I understand you’re currently focused on creating art using “mixed materials and a variety of tools.” What’s your creative process?

I usually start with either an aesthetic idea I want to pursue, or a thematic context I feel like attempting to articulate through playing with images, paint, and materials on canvas. I let it percolate, sometimes for weeks at a time, before putting something on canvas. Sometimes I look through old photographs, because I like to carefully store a small quantity of photographs I have taken. Sometimes I follow a trail of a thought, and spiral into a reading black hole on a particular topic, which helps my brain. If the piece asks for materials, I look for materials I can reuse, or scrounge for them in shops; these are usually materials that I can bend and paste, or let fall on canvas (silk for instance), in a way that captures emotion. I am not a classical painter, and so I don’t feel the restrictions of certain “proper” tools and paints; as such, I freely use palette knives, pieces of cardboard, my hands, paint rollers, or brushes. Sometimes it’s about what feels right, and sometimes it’s about achieving a certain effect. 

Would you discuss how this particular piece, Needs Watering, ties into your belief that “art is often born of an intent to examine, experiment, and communicate?”

With this piece, I started with an aesthetic desire to create something that reminded me of the desert, because I had just visited a particularly vast desert and was struck by how it looked from the skies. That desire quickly blended with something I was going through at the time, which was a feeling of extreme fatigue stemming from other work experiences. This forms the examination portion of the intent. The experimentation portion kicked off when I started playing with molding paste, charcoal, and wooden toothpicks, which I have used in that piece. The communicating aspect is inherently present, in my opinion, because I clearly wanted to make something I wanted to present: first to myself, and then to more people.

Is there anything you’d like to further explore with your art? What are your plans for the future?
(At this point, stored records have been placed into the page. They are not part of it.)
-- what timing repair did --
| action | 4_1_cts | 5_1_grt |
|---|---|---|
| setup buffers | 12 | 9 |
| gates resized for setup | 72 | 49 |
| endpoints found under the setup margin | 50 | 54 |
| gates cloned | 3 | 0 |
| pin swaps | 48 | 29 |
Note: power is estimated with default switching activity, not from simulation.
**config.mk**
```make
export PLATFORM = sky130hd
export DESIGN_NAME = clk_edge_monitor
export DESIGN_NICKNAME = d
export VERILOG_FILES = /design/src/rtl/clk_edge_monitor.sv
export SDC_FILE = /design/constraint.sdc
export NUM_CORES = 1
export LEC_CHECK = 0
export ABC_CLOCK_PERIOD_IN_PS = 2000
export CAP_MARGIN = 30
export CORE_MARGIN = 4
export CORE_UTILIZATION = 41
export DETAILED_ROUTE_END_ITERATION = 6
export PLACE_DENSITY = 0.71
export SYNTH_ARGS = -nofsm -noshare
export SYNTH_HDL_FRONTEND = slang
export SYNTH_SLANG_ARGS = --single-unit
```
**constraint.sdc**
```tcl
create_clock -name clk -period 2 [get_ports clk]
set_input_delay 0.2 -clock clk [delete_from_list [all_inputs] [get_ports clk]]
set_output_delay 0.2 -clock clk [all_outputs]
set_load 0.05 [all_outputs]
```
**src/rtl/clk_edge_monitor.sv**
```systemverilog
// Brings a slow divided clock into the clk domain, emits rise/fall strobes,
// measures half periods and tracks lock / loss of the slow clock.
module clk_edge_monitor #(
  parameter int SYNC_STAGES = 2,
  parameter int CNT_W       = 8,
  parameter int EXP_HALF    = 4,
  parameter int TOL         = 0,
  parameter int LOCK_CNT    = 4,
  parameter int TIMEOUT     = 64
) (
  input  logic             clk,
  input  logic             rst,
  input  logic             clk_in,
  output logic             rise_stb,
  output logic             fall_stb,
  output logic [CNT_W-1:0] half_period,
  output logic             meas_stb,
  output logic             err_stb,
  output logic             locked,
  output logic             lost
);

  localparam int GOOD_W = $clog2(LOCK_CNT + 1);
  localparam int LO_I   = (EXP_HALF > TOL) ? EXP_HALF - TOL : 0;
  localparam int HI_I   = EXP_HALF + TOL;
  localparam logic [CNT_W-1:0]  CNT_MAX   = '1;
  localparam logic [CNT_W-1:0]  TIMEOUT_C = CNT_W'(TIMEOUT);
  localparam logic [GOOD_W-1:0] GOOD_MAX  = GOOD_W'(LOCK_CNT);

  typedef enum logic [1:0] {
    ACQ    = 2'd0,
    LOCKED = 2'd1,
    LOST   = 2'd2
  } state_t;

  state_t state_q, state_d;

  logic [SYNC_STAGES-1:0] s_q, s_d;
  logic                   prev_q, prev_d;
  logic                   rise_q, rise_d;
  logic                   fall_q, fall_d;
  logic [CNT_W-1:0]       gap_q, gap_d;
  logic [CNT_W-1:0]       hp_q, hp_d;
  logic                   meas_q, meas_d;
  logic                   err_q, err_d;
  logic                   first_q, first_d;
  logic [GOOD_W-1:0]      good_q, good_d;

  logic             s_last;
  logic             edge_rise;
  logic             edge_fall;
  logic             any_edge;
  logic [CNT_W-1:0] gap_inc;
  logic             in_tol;
  logic             do_meas;
  logic             timeout;

  // gap counts cycles since the last registered strobe, so gap+1 is the
  // strobe-to-strobe distance seen when the next edge is detected.
  always_comb begin
    s_last    = s_q[SYNC_STAGES-1];
    edge_rise = s_last & ~prev_q;
    edge_fall = ~s_last & prev_q;
    any_edge  = edge_rise | edge_fall;
    gap_inc   = (gap_q == CNT_MAX) ? CNT_MAX : gap_q + 1'b1;
    in_tol    = (int'(gap_inc) >= LO_I) && (int'(gap_inc) <= HI_I);
    do_meas   = any_edge & ~first_q;
    timeout   = ~any_edge && (gap_inc == TIMEOUT_C) && (state_q != LOST);
  end

  always_comb begin
    s_d    = {s_q[SYNC_STAGES-2:0], clk_in};
    prev_d = s_last;
    rise_d = edge_rise;
    fall_d = edge_fall;
    gap_d  = any_edge ? '0 : gap_inc;
    hp_d   = do_meas ? gap_inc : hp_q;
    meas_d = do_meas;
    err_d  = do_meas & ~in_tol;

    first_d = first_q;
    if (any_edge) begin
      first_d = 1'b0;
    end else if (timeout) begin
      first_d = 1'b1;
    end

    good_d = good_q;
    if (timeout) begin
      good_d = '0;
    end else if (do_meas) begin
      if (!in_tol) begin
        good_d = '0;
      end else if (good_q != GOOD_MAX) begin
        good_d = good_q + 1'b1;
      end
    end
  end

  always_ff @(posedge clk) begin
    if (rst) begin
      s_q     <= '0;
      prev_q  <= 1'b0;
      rise_q  <= 1'b0;
      fall_q  <= 1'b0;
      gap_q   <= '0;
      hp_q    <= '0;
      meas_q  <= 1'b0;
      err_q   <= 1'b0;
      first_q <= 1'b1;
      good_q  <= '0;
    end else begin
      s_q     <= s_d;
      prev_q  <= prev_d;
      rise_q  <= rise_d;
      fall_q  <= fall_d;
      gap_q   <= gap_d;
      hp_q    <= hp_d;
      meas_q  <= meas_d;
      err_q   <= err_d;
      first_q <= first_d;
      good_q  <= good_d;
    end
  end

  always_ff @(posedge clk) begin
    if (rst) begin
      state_q <= ACQ;
    end else begin
      state_q <= state_d;
    end
  end

  // An edge always beats the timeout; timeout is already masked by any_edge.
  always_comb begin
    state_d = state_q;
    case (state_q)
      ACQ: begin
        if (timeout) begin
          state_d = LOST;
        end else if (do_meas && in_tol && (good_d == GOOD_MAX)) begin
          state_d = LOCKED;
        end
      end
      LOCKED: begin
        if (timeout) begin
          state_d = LOST;
        end else if (do_meas && !in_tol) begin
          state_d = ACQ;
        end
      end
      LOST: begin
        if (any_edge) begin
          state_d = ACQ;
        end
      end
      default: state_d = ACQ;
    endcase
  end

  always_comb begin
    rise_stb    = rise_q;
    fall_stb    = fall_q;
    half_period = hp_q;
    meas_stb    = meas_q;
    err_stb     = err_q;
    locked      = (state_q == LOCKED);
    lost        = (state_q == LOST);
  end

endmodule

```
Word-level counts from Yosys, hierarchy flattened
Cells that the tools add are included.
- register bits: 29
- bits of input ports: 3
- output and inout bits: 14
- word-level logic and storage cells: 59
- add/sub/neg operators: 2
- $lt $le $gt $ge: 2
- equality and inequality tests: 10
- muxes and demuxes: 13
- bitwise gates (word level): 10
- reductions and logical operators: 11
- operator list (kind ; number):
    two-way mux 3 bit ; 4
    two-way mux 2 bit ; 5
    adder 8 x 1 -> 8 bit (second input constant) ; 1
    == test 8 x 7 -> 1 bit (second input constant) ; 1
    == test 8 bit (second input constant) ; 1
    greater-or-equal comparator 8 x 3 -> 1 bit (second input constant) ; 1
    <= comparator 8 x 3 -> 1 bit (second input constant) ; 1
    two-way mux 8 bit ; 1
    logical AND 1 bit ; 6
    != test 3 bit (second input constant) ; 2
    one-hot mux 2 bit (3 select lines) ; 1
    NOT 1 bit ; 5
    bitwise AND 1 bit ; 4
    adder 3 x 1 -> 3 bit (second input constant) ; 1
    == test 3 bit (second input constant) ; 1
    != test 3 x 1 -> 1 bit (second input constant) ; 1
    AND reduction 3 bit ; 1
    == test 2 x 1 -> 1 bit (second input constant) ; 1
    == test 2 bit (second input constant) ; 1
    zero test 2 bit ; 1
    two-way mux 1 bit ; 2
    != test 2 x 1 -> 1 bit (second input constant) ; 1
    != test 2 bit (second input constant) ; 1
    nonzero test 2 bit ; 1
    3 further kinds ; 3

Longest topological paths before layout
Gate-level depths: netlist of the first run.
- depth after elaboration: 12
- gate-level depth with buffers: 8
- mapped depth without buffers: 7

Worst setup path after synthesis of the first run
Ideal clock, no wire load.
- kind: reg2reg
- start: register gap_q[0]
- end: register good_q[0]
- setup time: 0.072 ns
- data arrival time: 1.931 ns
- data required time: 1.928 ns
- path slack: -0.003 ns
- cell stages (with the launch flop): 8
- clock period less this slack: 2.003 ns
- path through: dfxtp_1 -> ha_1 -> buf_6 -> and3_4 -> buf_6 -> o31a_1 -> or4_1 -> a21oi_1
- word-level cells in the longest chain between the ends: 7
- elaborated cells between the ends (all ways): 12
- classes of those cells: add/sub: 1; order compare: 2; eq/ne: 2; mux: 4; reduce/logical: 3
- ends and longest elaborated chain (element ; line ; source):
    start: declaration ; 42 ; logic [CNT_W-1:0] gap_q, gap_d;
    start signal: assignment ; 117 ; gap_q <= gap_d;
    adder 8 x 1 -> 8 bit or == test 8 bit (tied branches) ; 65 ; gap_inc = (gap_q == CNT_MAX) ? CNT_MAX : gap_q + 1'b1;
    two-way mux 8 bit * ; 65 ;
    greater-or-equal comparator 8 x 3 -> 1 bit or <= comparator 8 x 3 -> 1 bit (tied branches) ; 66 ; in_tol = (int'(gap_inc) >= LO_I) && (int'(gap_inc) <= HI_I);
    logical AND 1 bit ; 66 ;
    two-way mux 3 bit ; 92 ; if (!in_tol) begin
    two-way mux 3 bit ; 91 ; end else if (do_meas) begin
    two-way mux 3 bit * ; 89 ; if (timeout) begin
    end signal: assignment ; 122 ; good_q <= good_d;
    end: declaration ; 47 ; logic [GOOD_W-1:0] good_q, good_d;
Mark *: on every way between the ends. The rest lies on a longest branch, timed or not.
A chain may end at the register's enable or synchronous reset.

Final worst setup path of the first run
- start: register gap_q[2]
- end: register good_q[0]
The elaborated chain is that of the path after synthesis.
===== src/flat_wrapper.sv =====
// flat-port wrapper written by rule: the top's interface ports become plain ports
module alu_pipe_flat 
#(
    parameter int WIDTH  = 8,
    parameter int STAGES = 2
)
  (clk, reset, flush, bus_in_valid, bus_a, bus_b, bus_ctl, bus_out_ready, bus_in_ready, bus_out_valid, bus_alu, bus_carry, bus_zero, bus_neg, bus_ovf, bus_cf);
  alu_pipe_if #(.WIDTH(WIDTH)) bus_i ();
  input  logic clk;
  input  logic reset;
  input  logic flush;
  input wire logic [$bits(bus_i.in_valid)-1:0] bus_in_valid;
  input wire logic [$bits(bus_i.a)-1:0] bus_a;
  input wire logic [$bits(bus_i.b)-1:0] bus_b;
  input wire logic [$bits(bus_i.ctl)-1:0] bus_ctl;
  input wire logic [$bits(bus_i.out_ready)-1:0] bus_out_ready;
  output wire logic [$bits(bus_i.in_ready)-1:0] bus_in_ready;
  output wire logic [$bits(bus_i.out_valid)-1:0] bus_out_valid;
  output wire logic [$bits(bus_i.alu)-1:0] bus_alu;
  output wire logic [$bits(bus_i.carry)-1:0] bus_carry;
  output wire logic [$bits(bus_i.zero)-1:0] bus_zero;
  output wire logic [$bits(bus_i.neg)-1:0] bus_neg;
  output wire logic [$bits(bus_i.ovf)-1:0] bus_ovf;
  output wire logic [$bits(bus_i.cf)-1:0] bus_cf;
  assign bus_i.in_valid = bus_in_valid;
  assign bus_i.a = bus_a;
  assign bus_i.b = bus_b;
  assign bus_i.ctl = bus_ctl;
  assign bus_i.out_ready = bus_out_ready;
  assign bus_in_ready = bus_i.in_ready;
  assign bus_out_valid = bus_i.out_valid;
  assign bus_alu = bus_i.alu;
  assign bus_carry = bus_i.carry;
  assign bus_zero = bus_i.zero;
  assign bus_neg = bus_i.neg;
  assign bus_ovf = bus_i.ovf;
  assign bus_cf = bus_i.cf;
  alu_pipe #(.WIDTH(WIDTH), .STAGES(STAGES)) u_core (.clk(clk), .reset(reset), .flush(flush), .bus(bus_i));
endmodule
==> config.mk <==
export PLATFORM = sky130hd
export DESIGN_NAME = ram_arbiter
export DESIGN_NICKNAME = d
export VERILOG_FILES = /design/src/rtl/ram_arb_pkg.sv /design/src/rtl/ram_arb_sched.sv /design/src/rtl/ram_arbiter.sv
export SDC_FILE = /design/constraint.sdc
export NUM_CORES = 1
export LEC_CHECK = 0
export CORE_AREA = 10 10 112 114
export DETAILED_ROUTE_END_ITERATION = 8
export DIE_AREA = 0 0 122 124
export GPL_TIMING_DRIVEN = 0
export HOLD_SLACK_MARGIN = 0.02
export PLACE_DENSITY = 0.81
export SLEW_MARGIN = 15
export SYNTH_ARGS = -nofsm -noshare
export SYNTH_HDL_FRONTEND = slang
export SYNTH_SLANG_ARGS = --single-unit
==> constraint.sdc <==
create_clock -name clk_i -period 1.9 [get_ports clk_i]
set_input_delay 0.285 -clock clk_i [delete_from_list [all_inputs] [get_ports clk_i]]
set_output_delay 0.285 -clock clk_i [all_outputs]
set_load 0.005 [all_outputs]
<file path="src/rtl/clk_freq_mon.sv">
// Clock-frequency monitor: counts synchronized rising edges of the returned pad
// clock over a fixed int_clk window and grades each window against bounds.
module clk_freq_mon #(
    parameter int WIN_CYC = 256,
    parameter int EXP_LO  = 31,
    parameter int EXP_HI  = 33,
    parameter int LOCK_N  = 2,
    parameter int CNT_W   = 8
) (
    input  logic             int_clk,
    input  logic             rst,
    input  logic             en,
    input  logic             mon_clk_i,
    input  logic             clr_fault,
    output logic [CNT_W-1:0] meas_cnt,
    output logic             meas_valid,
    output logic             in_range,
    output logic             locked,
    output logic             fault
);

    localparam int WCW = (WIN_CYC > 1) ? $clog2(WIN_CYC) : 1;
    localparam int LKW = $clog2(LOCK_N + 1);

    localparam logic [WCW-1:0]   WIN_LAST  = WCW'(WIN_CYC - 1);
    localparam logic [CNT_W-1:0] CNT_MAX   = '1;
    localparam logic [CNT_W-1:0] BOUND_LO  = CNT_W'(EXP_LO);
    localparam logic [CNT_W-1:0] BOUND_HI  = CNT_W'(EXP_HI);
    localparam logic [LKW-1:0]   LOCK_FULL = LKW'(LOCK_N);

    typedef enum logic [1:0] {
        IDLE    = 2'd0,
        SETTLE  = 2'd1,
        MEASURE = 2'd2
    } state_t;

    state_t           state, state_nxt;
    logic [2:0]       mon_pipe;
    logic             edge_det;
    logic [1:0]       settle_cnt;
    logic [WCW-1:0]   win_cnt;
    logic [CNT_W-1:0] edge_cnt;
    logic [CNT_W-1:0] cnt_final;
    logic [LKW-1:0]   lock_cnt;
    logic             win_close;
    logic             win_ok;

    // [0],[1] form the synchronizer; [2] is the previous synchronized level.
    always_ff @(posedge int_clk) begin
        if (rst) mon_pipe <= '0;
        else     mon_pipe <= {mon_pipe[1:0], mon_clk_i};
    end

    assign edge_det = mon_pipe[1] & ~mon_pipe[2];

    always_ff @(posedge int_clk) begin
        if (rst) state <= IDLE;
        else     state <= state_nxt;
    end

    always_comb begin
        state_nxt = state;
        if (!en) begin
            state_nxt = IDLE;
        end else begin
            unique case (state)
                IDLE:    state_nxt = SETTLE;
                SETTLE:  if (settle_cnt == 2'd3) state_nxt = MEASURE;
                MEASURE: state_nxt = MEASURE;
                default: state_nxt = IDLE;
            endcase
        end
    end

    // The edge seen on the closing cycle is folded into the result of that window.
    assign cnt_final = (edge_det && (edge_cnt != CNT_MAX)) ? edge_cnt + CNT_W'(1) : edge_cnt;
    assign win_close = en && (state == MEASURE) && (win_cnt == WIN_LAST);
    assign win_ok    = (cnt_final >= BOUND_LO) && (cnt_final <= BOUND_HI);

    always_ff @(posedge int_clk) begin
        if (rst || !en) begin
            settle_cnt <= '0;
            win_cnt    <= '0;
            edge_cnt   <= '0;
        end else begin
            unique case (state)
                SETTLE: begin
                    settle_cnt <= settle_cnt + 2'd1;
                    win_cnt    <= '0;
                    edge_cnt   <= '0;
                end
                MEASURE: begin
                    settle_cnt <= '0;
                    if (win_cnt == WIN_LAST) begin
                        win_cnt  <= '0;
                        edge_cnt <= '0;
                    end else begin
                        win_cnt  <= win_cnt + WCW'(1);
                        edge_cnt <= cnt_final;
                    end
                end
                default: begin
                    settle_cnt <= '0;
                    win_cnt    <= '0;
                    edge_cnt   <= '0;
                end
            endcase
        end
    end

    always_ff @(posedge int_clk) begin
        if (rst) begin
            meas_cnt   <= '0;
            meas_valid <= 1'b0;
            in_range   <= 1'b0;
            lock_cnt   <= '0;
            fault      <= 1'b0;
        end else begin
            meas_valid <= win_close;
            if (win_close) begin
                meas_cnt <= cnt_final;
                in_range <= win_ok;
                if (!win_ok)                     lock_cnt <= '0;
                else if (lock_cnt != LOCK_FULL)  lock_cnt <= lock_cnt + LKW'(1);
            end else if (!en) begin
                lock_cnt <= '0;
            end
            // A bad window outranks a coincident clear.
            if (win_close && !win_ok) fault <= 1'b1;
            else if (clr_fault)       fault <= 1'b0;
        end
    end

    assign locked = (lock_cnt == LOCK_FULL);

endmodule

</file>
<file path="config.mk">
export PLATFORM = sky130hd
export DESIGN_NAME = clk_freq_mon
export DESIGN_NICKNAME = d
export VERILOG_FILES = /design/src/rtl/clk_freq_mon.sv
export SDC_FILE = /design/constraint.sdc
export NUM_CORES = 1
export LEC_CHECK = 0
export ABC_AREA = 1
export CORE_UTILIZATION = 55
export DETAILED_ROUTE_END_ITERATION = 8
export PLACE_DENSITY_LB_ADDON = 0.12
export SETUP_SLACK_MARGIN = 0.15
export SKIP_CTS_REPAIR_TIMING = 1
export SLEW_MARGIN = 15
export SYNTH_ARGS = -nofsm -noshare
export SYNTH_HDL_FRONTEND = slang
export SYNTH_SLANG_ARGS = --single-unit
</file>
<file path="constraint.sdc">
create_clock -name int_clk -period 2.3 [get_ports int_clk]
set_input_delay 0.23 -clock int_clk [delete_from_list [all_inputs] [get_ports int_clk]]
set_output_delay 0.23 -clock int_clk [all_outputs]
set_load 0.02 [all_outputs]
</file>
**src/rtl/fp_int2fp.sv**
```systemverilog
// Iterative int32 -> custom float (sign, 6-bit exp bias BIAS, 25-bit frac), one normalise shift per cycle.
// Define FP_INT2FP_ROUND_EN for round-to-nearest-even; otherwise the fraction is truncated.
module fp_int2fp #(
  parameter int BIAS = 31
) (
  input  logic        clock,
  input  logic        reset,
  input  logic        in_valid,
  output logic        in_ready,
  input  logic [31:0] int_in,
  output logic        out_valid,
  input  logic        out_ready,
  output logic [31:0] data_out,
  output logic [3:0]  status_out
);

  typedef enum logic [2:0] {IDLE, ABS, NORM, ROUND, DONE} state_t;

  localparam logic [5:0] BIAS_F = 6'(BIAS);

  state_t      state;
  logic        sign;
  logic [31:0] mag;
  logic [5:0]  e;

  logic [24:0] frac;
  logic        guard;
  logic        sticky;
  logic        inexact;
  logic        round_up;
  logic [24:0] frac_rnd;
  logic [5:0]  e_rnd;

  assign in_ready = (state == IDLE);

  assign frac    = mag[30:6];
  assign guard   = mag[5];
  assign sticky  = |mag[4:0];
  assign inexact = guard | sticky;

`ifdef FP_INT2FP_ROUND_EN
  logic [25:0] frac_sum;
  assign round_up = guard & (sticky | frac[0]);
  assign frac_sum = {1'b0, frac} + {25'd0, round_up};
  // A carry out leaves the low 25 bits at zero, so only the exponent needs fixing.
  assign frac_rnd = frac_sum[24:0];
  assign e_rnd    = e + {5'd0, frac_sum[25]};
`else
  assign round_up = 1'b0;
  assign frac_rnd = frac;
  assign e_rnd    = e;
`endif

  always_ff @(posedge clock or negedge reset) begin
    if (!reset) begin
      state      <= IDLE;
      out_valid  <= 1'b0;
      data_out   <= 32'd0;
      status_out <= 4'd0;
      sign       <= 1'b0;
      mag        <= 32'd0;
      e          <= 6'd0;
    end else begin
      case (state)
        IDLE: begin
          if (in_valid) begin
            mag   <= int_in;
            state <= ABS;
          end
        end
        ABS: begin
          sign  <= mag[31];
          mag   <= mag[31] ? -mag : mag;
          e     <= 6'd31;
          // Zero bypasses normalisation but still spends a cycle in ROUND.
          state <= (mag == 32'd0) ? ROUND : NORM;
        end
        NORM: begin
          if (mag[31]) begin
            state <= ROUND;
          end else begin
            mag <= mag << 1;
            e   <= e - 6'd1;
          end
        end
        ROUND: begin
          out_valid <= 1'b1;
          state     <= DONE;
          if (mag == 32'd0) begin
            data_out   <= 32'd0;
            status_out <= 4'b0001;
          end else begin
            data_out   <= {sign, e_rnd + BIAS_F, frac_rnd};
            status_out <= {round_up, inexact, sign, 1'b0};
          end
        end
        DONE: begin
          if (out_ready) begin
            out_valid <= 1'b0;
            state     <= IDLE;
          end
        end
        default: state <= IDLE;
      endcase
    end
  end

endmodule

```
**config.mk**
```make
export PLATFORM = sky130hd
export DESIGN_NAME = fp_int2fp
export DESIGN_NICKNAME = d
export VERILOG_FILES = /design/src/rtl/fp_int2fp.sv
export SDC_FILE = /design/constraint.sdc
export NUM_CORES = 1
export LEC_CHECK = 0
export BUFFER_PORTS_ARGS = -buffer_cell sky130_fd_sc_hd__buf_2
export CAP_MARGIN = 15
export CORE_ASPECT_RATIO = 0.6
export CORE_MARGIN = 3
export CORE_UTILIZATION = 35
export CTS_BUF_LIST = sky130_fd_sc_hd__clkbuf_8
export DETAILED_ROUTE_END_ITERATION = 7
export GPL_TIMING_DRIVEN = 0
export SLEW_MARGIN = 20
export SYNTH_ARGS = -nofsm -noshare
export SYNTH_HDL_FRONTEND = slang
export SYNTH_SLANG_ARGS = --single-unit
```
**constraint.sdc**
```tcl
create_clock -name clock -period 5.13 [get_ports clock]
set_input_delay 0 -clock clock [delete_from_list [all_inputs] [get_ports clock]]
set_output_delay 0 -clock clock [all_outputs]
set_load 0.01 [all_outputs]
```
# --- After elaboration in Yosys (flattened, before gate mapping) ---
# Index checks and enable logic that the tools add are counted.
op_classes:
  bitwise: 1
  div: 0
  muxes: 15
  mul: 0
  reduce_logical: 11
  eq_ne: 9
  add_sub_neg: 3
  n_shift: 0
  order_cmp: 0
op_table:
  columns: ["operator", "n"]
  rows:
  - ["two-way mux 32 bit", 4]
  - ["case mux 32 bit (3 select lines)", 1]
  - ["zero test 32 bit", 1]
  - ["negator 32 bit", 1]
  - ["case mux 3 bit (5 select lines)", 1]
  - ["two-way mux 3 bit", 4]
  - ["case mux 6 bit (2 select lines)", 1]
  - ["!= test 2 bit, second input constant", 5]
  - ["adder 6 x 5 -> 6 bit, second input constant", 1]
  - ["== test 3 x 2 -> 1 bit, second input constant", 2]
  - ["two-way mux 6 bit", 1]
  - ["AND reduction 2 bit", 3]
  - ["subtractor 6 x 1 -> 6 bit, second input constant", 1]
  - ["OR reduction 5 bit", 1]
  - ["AND reduction 4 bit", 1]
  - ["nonzero test 2 bit", 2]
  - ["== test 3 x 1 -> 1 bit, second input constant", 1]
  - ["== test 3 bit, second input constant", 1]
  - ["zero test 3 bit", 1]
  - ["AND reduction 3 bit", 1]
  - ["nonzero test 3 bit", 1]
  - ["two-way mux 1 bit", 2]
  - ["case mux 1 bit (2 select lines)", 1]
  - ["bitwise OR 1 bit", 1]
totals:
  mem_count: 0
  romBits: 0
  inputBits: 36
  elab_cells: 47
  ff_bits: 79
  ramBits: 0
  latchBits: 0
  output_inout_bits: 38

# --- Logic depth before layout (Yosys ltp) ---
logic_depth:
  depth_word: 3
  depth_mapped: 8
  mapped_depth_nobuf: 6

# --- Worst setup path after synthesis ---
# No wires, ideal clock.
synth_timing:
  kind: "reg2reg"
  from: "reg mag[4]"
  to: "reg mag[27]"
  path_buffers: 1
  path_stages_with_launch: 7
  arrival_ns: 1.813
  t_required_ns: 5.005
  synth_period_minus_slack_ns: 1.938
  setup_ns: 0.125
  setup_slack_ns: 3.192
  cell_sequence: "dfrtp_1 > nor4_4 > buf_6 > nand4_1 > nor4_1 > xor2_1 > a2111oi_0"
synth_between:
  elab_chain_len: 3
synth_lines:
  columns: ["item", "line", "source"]
  rows:
  - ["from (decl)", "23", "logic [31:0] mag;"]
  - ["from (signal assigned)", "67", "mag <= int_in;"]
  - ["from (signal assigned)", "73", "mag <= mag[31] ? -mag : mag;"]
  - ["from (signal assigned)", "82", "mag <= mag << 1;"]
  - ["negator 32 bit", "73", null]
  - ["two-way mux 32 bit", "73", null]
  - ["case mux 32 bit (3 select lines)", "64", "case (state)"]
# No other way between the ends. The select of a mux whose other input is x is not followed.
# A chain may end at the register's enable or synchronous reset.

# --- Final worst setup path ---
layout_timing:
  from: "reg state[1]"
  to: "reg mag[18]"
layout_between:
  elab_chain_len: 3
  word_cells_on_any_way: 9
  classes_between: "eq/ne (5); mux (1); reduce/logical (3)"
layout_lines:
  columns: ["item", "line", "source"]
  rows:
  - ["from (decl)", "21", "state_t state;"]
  - ["from (signal assigned)", "76", "state <= (mag == 32'd0) ? ROUND : NORM;"]
  - ["== test 3 x 1 -> 1 bit (tied with other cells)", "64", null]
  - ["!= test 2 bit (no line) / nonzero test 3 bit (equally long branches)", null, null]
  - ["AND reduction 4 bit (no line)", null, null]
# Parallel ways exist; a longest one is shown, timed or not.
I have so much I want to explore with my art. I am working on more figurative pieces now, and reminding myself of the form of the human body for that purpose. I am also always drawn to the beauty of intricate details, which I want to adapt to my own mindset which is simply not desirous of being too neat with my art. I have been studying self-portraiture, as well as letting myself experiment with loose but confident sketches in the style of the Fauvists. My plans for the future are to trust my instinct and keep examining and experimenting, to be able to communicate what I want.


Sai Pradhan is an Indian American writer and artist who lives in Hong Kong. Her art can be seen at www.saipradhanart.com and in gallery exhibits from time to time. It has been published in Last LeavesDoor = Jar, and Pithead Chapel magazines.